*** Opening DATA SECTION ***

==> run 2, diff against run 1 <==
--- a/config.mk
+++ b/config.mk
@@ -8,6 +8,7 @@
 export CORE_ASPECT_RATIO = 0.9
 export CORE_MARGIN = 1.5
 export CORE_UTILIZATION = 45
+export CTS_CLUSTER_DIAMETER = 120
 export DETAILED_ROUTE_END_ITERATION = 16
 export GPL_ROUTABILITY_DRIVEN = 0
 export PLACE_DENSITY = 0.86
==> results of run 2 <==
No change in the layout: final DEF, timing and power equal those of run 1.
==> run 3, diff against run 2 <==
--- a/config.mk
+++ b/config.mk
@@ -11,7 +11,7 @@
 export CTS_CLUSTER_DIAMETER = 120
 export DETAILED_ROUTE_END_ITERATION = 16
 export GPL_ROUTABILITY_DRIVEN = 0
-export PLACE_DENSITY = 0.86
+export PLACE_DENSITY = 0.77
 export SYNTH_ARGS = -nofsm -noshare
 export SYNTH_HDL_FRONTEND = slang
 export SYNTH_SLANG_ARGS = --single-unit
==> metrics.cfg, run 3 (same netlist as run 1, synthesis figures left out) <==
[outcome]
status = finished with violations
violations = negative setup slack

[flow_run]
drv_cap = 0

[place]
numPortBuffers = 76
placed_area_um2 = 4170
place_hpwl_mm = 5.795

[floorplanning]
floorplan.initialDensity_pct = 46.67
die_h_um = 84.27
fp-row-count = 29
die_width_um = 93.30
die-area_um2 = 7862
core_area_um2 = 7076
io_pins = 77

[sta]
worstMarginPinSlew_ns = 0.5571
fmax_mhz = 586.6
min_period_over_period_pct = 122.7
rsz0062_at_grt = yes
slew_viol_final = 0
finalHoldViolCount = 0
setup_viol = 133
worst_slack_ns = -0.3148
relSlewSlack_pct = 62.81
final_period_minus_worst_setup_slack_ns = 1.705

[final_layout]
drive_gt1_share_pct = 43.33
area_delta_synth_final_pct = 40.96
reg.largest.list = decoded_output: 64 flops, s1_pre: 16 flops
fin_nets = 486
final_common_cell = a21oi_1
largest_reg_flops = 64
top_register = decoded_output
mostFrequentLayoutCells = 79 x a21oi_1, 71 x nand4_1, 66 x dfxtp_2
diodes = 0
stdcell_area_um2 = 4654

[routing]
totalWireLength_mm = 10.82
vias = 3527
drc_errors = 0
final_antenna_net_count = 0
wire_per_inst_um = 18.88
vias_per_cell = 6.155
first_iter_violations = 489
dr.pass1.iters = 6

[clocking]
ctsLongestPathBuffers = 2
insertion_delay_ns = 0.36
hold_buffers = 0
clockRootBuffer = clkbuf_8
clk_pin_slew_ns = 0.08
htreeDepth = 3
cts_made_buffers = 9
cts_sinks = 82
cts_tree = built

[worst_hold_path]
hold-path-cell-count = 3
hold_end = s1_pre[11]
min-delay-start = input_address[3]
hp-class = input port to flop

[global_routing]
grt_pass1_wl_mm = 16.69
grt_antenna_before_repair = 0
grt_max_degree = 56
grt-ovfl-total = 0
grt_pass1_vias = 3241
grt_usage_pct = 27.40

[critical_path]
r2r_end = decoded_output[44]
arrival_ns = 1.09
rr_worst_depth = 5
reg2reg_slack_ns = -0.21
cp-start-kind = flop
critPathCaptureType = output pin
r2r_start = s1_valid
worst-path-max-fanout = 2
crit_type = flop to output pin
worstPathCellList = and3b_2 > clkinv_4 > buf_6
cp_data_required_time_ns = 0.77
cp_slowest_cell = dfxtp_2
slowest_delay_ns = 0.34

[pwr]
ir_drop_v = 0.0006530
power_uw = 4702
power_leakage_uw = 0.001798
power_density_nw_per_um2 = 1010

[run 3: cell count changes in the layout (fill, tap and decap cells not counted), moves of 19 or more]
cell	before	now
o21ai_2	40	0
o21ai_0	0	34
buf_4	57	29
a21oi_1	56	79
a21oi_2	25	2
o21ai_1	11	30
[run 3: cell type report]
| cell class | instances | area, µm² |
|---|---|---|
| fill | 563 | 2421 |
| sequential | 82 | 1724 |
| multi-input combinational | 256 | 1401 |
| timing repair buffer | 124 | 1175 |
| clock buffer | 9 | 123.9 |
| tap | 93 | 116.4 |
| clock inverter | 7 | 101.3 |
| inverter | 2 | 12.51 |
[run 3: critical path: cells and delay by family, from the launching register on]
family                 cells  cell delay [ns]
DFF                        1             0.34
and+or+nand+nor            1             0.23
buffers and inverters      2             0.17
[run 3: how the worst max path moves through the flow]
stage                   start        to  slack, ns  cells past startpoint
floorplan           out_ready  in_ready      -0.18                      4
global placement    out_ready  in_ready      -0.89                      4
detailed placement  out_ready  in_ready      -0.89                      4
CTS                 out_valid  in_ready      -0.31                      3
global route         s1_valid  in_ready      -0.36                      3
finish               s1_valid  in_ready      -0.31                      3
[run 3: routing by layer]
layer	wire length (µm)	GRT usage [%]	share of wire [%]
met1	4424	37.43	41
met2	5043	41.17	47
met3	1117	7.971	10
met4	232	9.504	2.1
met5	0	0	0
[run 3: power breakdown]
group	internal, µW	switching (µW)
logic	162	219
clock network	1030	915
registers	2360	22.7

*** Closing DATA SECTION ***

-- PROBLEM REQUIREMENTS --
Show every line of the listing in which the string "fill" can be found.

-- RESULT --
[run 3: cell count changes in the layout (fill, tap and decap cells not counted), moves of 19 or more]
| fill | 563 | 2421 |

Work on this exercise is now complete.